可愛がれていたジロだが、新米の飼犬アカに主人の愛情が移ってしまう。じっと耐えながらも、ジロは東京の家を離れ、主人との楽しかった思い出の海岸、鵠沼の別荘まで長い距離を独りで走って行く。場面を読んで、私はペットを同時に2匹は飼うまいと決心したのだった。
朝、細が見るワイドショーで、散歩から帰った犬が、別の飼犬を抱っこして可愛がる主人を見て、嫉妬して目で訴える動画が流された。かわいいといって、出演者たちが馬鹿笑いしていた(デリカシーのない人に見えた)。
猫の場合は、どうだろう。夏目漱石の門下で物理学者の寺田寅彦(吉村冬彦)は、大正10年に2匹の子猫を飼い始めた。
三毛のメス猫「三毛」と、
黄色で褐色の虎斑があるオス猫「玉」。
家族はみな、三毛を可愛がった。我儘で贅沢だが挙動に「典雅の風」があり、「最も猫らしい猫」と一身に愛情が注がれる。
「玉」は、「粗野で滑稽な相貌」「遅鈍で大食」と無視され、三毛の遊び相手の「道化師」としてのみ認められたのだった。
三毛は春寒になると外出し子猫を生む。7年間で30匹。初産では4匹を死産するが、子供たち(姉妹)が子猫を拾って来て、三毛に与える。三毛は子猫に乳を含ませながら元気を取り戻すのだった。二度目のお産では4匹が生まれた。皆貰われたが、寅彦は三毛の子供の記念として、4匹の寝姿を絵にしたのだった。
三毛、玉はともに7年生きて、昭和2年に亡くなった。
玉は春先になると、盛りがついて、家の中で尿をする。家族から「追放」の話が出、病院で去勢手術をすることになった。その後元気を失い、「庭の青草の上に長く冷たくなって居た」のを子供が発見した。病気で伏せていた寅彦は、その姿を見ず、他の猫と同様に庭の桃の木の下に埋葬させた。
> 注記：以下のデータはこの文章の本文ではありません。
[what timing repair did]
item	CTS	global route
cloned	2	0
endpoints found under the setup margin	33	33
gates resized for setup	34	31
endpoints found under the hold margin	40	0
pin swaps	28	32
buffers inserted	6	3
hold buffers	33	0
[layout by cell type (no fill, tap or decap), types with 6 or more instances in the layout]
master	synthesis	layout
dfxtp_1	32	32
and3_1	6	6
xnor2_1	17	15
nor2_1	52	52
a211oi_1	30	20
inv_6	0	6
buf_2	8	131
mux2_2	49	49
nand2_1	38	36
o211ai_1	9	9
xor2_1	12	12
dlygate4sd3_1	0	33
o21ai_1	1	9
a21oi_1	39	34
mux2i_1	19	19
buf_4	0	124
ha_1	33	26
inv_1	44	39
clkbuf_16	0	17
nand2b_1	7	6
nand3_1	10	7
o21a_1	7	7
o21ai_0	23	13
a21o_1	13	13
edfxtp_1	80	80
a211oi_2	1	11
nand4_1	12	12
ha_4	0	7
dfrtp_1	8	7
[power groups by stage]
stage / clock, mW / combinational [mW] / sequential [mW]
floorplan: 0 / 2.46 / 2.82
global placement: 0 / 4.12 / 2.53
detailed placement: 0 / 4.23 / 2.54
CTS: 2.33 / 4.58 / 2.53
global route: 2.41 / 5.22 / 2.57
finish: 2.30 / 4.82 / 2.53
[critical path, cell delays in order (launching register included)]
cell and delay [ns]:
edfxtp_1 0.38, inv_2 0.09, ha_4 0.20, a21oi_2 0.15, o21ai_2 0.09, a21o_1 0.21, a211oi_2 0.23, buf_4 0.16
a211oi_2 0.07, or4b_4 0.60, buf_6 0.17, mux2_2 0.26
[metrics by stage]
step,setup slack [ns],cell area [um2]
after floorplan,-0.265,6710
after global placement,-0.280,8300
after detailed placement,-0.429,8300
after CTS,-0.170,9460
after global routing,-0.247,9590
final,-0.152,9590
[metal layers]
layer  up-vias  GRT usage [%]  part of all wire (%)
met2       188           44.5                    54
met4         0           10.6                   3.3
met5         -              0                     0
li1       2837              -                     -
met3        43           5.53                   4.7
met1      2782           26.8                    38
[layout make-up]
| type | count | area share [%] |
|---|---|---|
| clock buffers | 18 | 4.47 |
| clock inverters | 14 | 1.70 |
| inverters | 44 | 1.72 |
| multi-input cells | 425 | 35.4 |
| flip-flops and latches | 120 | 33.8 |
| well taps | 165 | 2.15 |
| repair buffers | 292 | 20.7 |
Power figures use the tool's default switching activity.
三毛は、最後の産褥で弱り、胸に水が溜まる病気となり、病院でも治療法がないと宣告された。一日中動かず、行儀よく座って、人に呼ばれると眩しそうにその顔を見、返事をしようと鳴いても声が出なかったと、寅彦は書いている。夫人に看取られて三毛は静かに亡くなった。「有合せのうちで一番綺麗なチョコレートの空函を選んでそれに収め、庭の奥の楓樹の蔭に埋めて形ばかりの墓石をのせた」。埋葬も別待遇だった。
さらに、寅彦は通勤の車中で、三毛の追悼歌を4曲作り、伴奏をつけて楽譜にしたりした。やがて、三毛の孫猫を親戚から貰い受けて、三毛を偲んだ。
寅彦は、玉について「舞踊」と題して短い文章を書いている。
玉は風呂に入る寅彦についてきて、寅彦の脱衣の上に乗って、前脚で揉むように足踏みをするのが癖だったという。「裸体の主人を一心に見つめながら咽喉をゴロゴロ鳴らし、短い尻尾を立てて振動させ」たという。
三毛に劣らず、可愛いしぐさの猫ではなかったか、と私には愛おしく思えるのだ。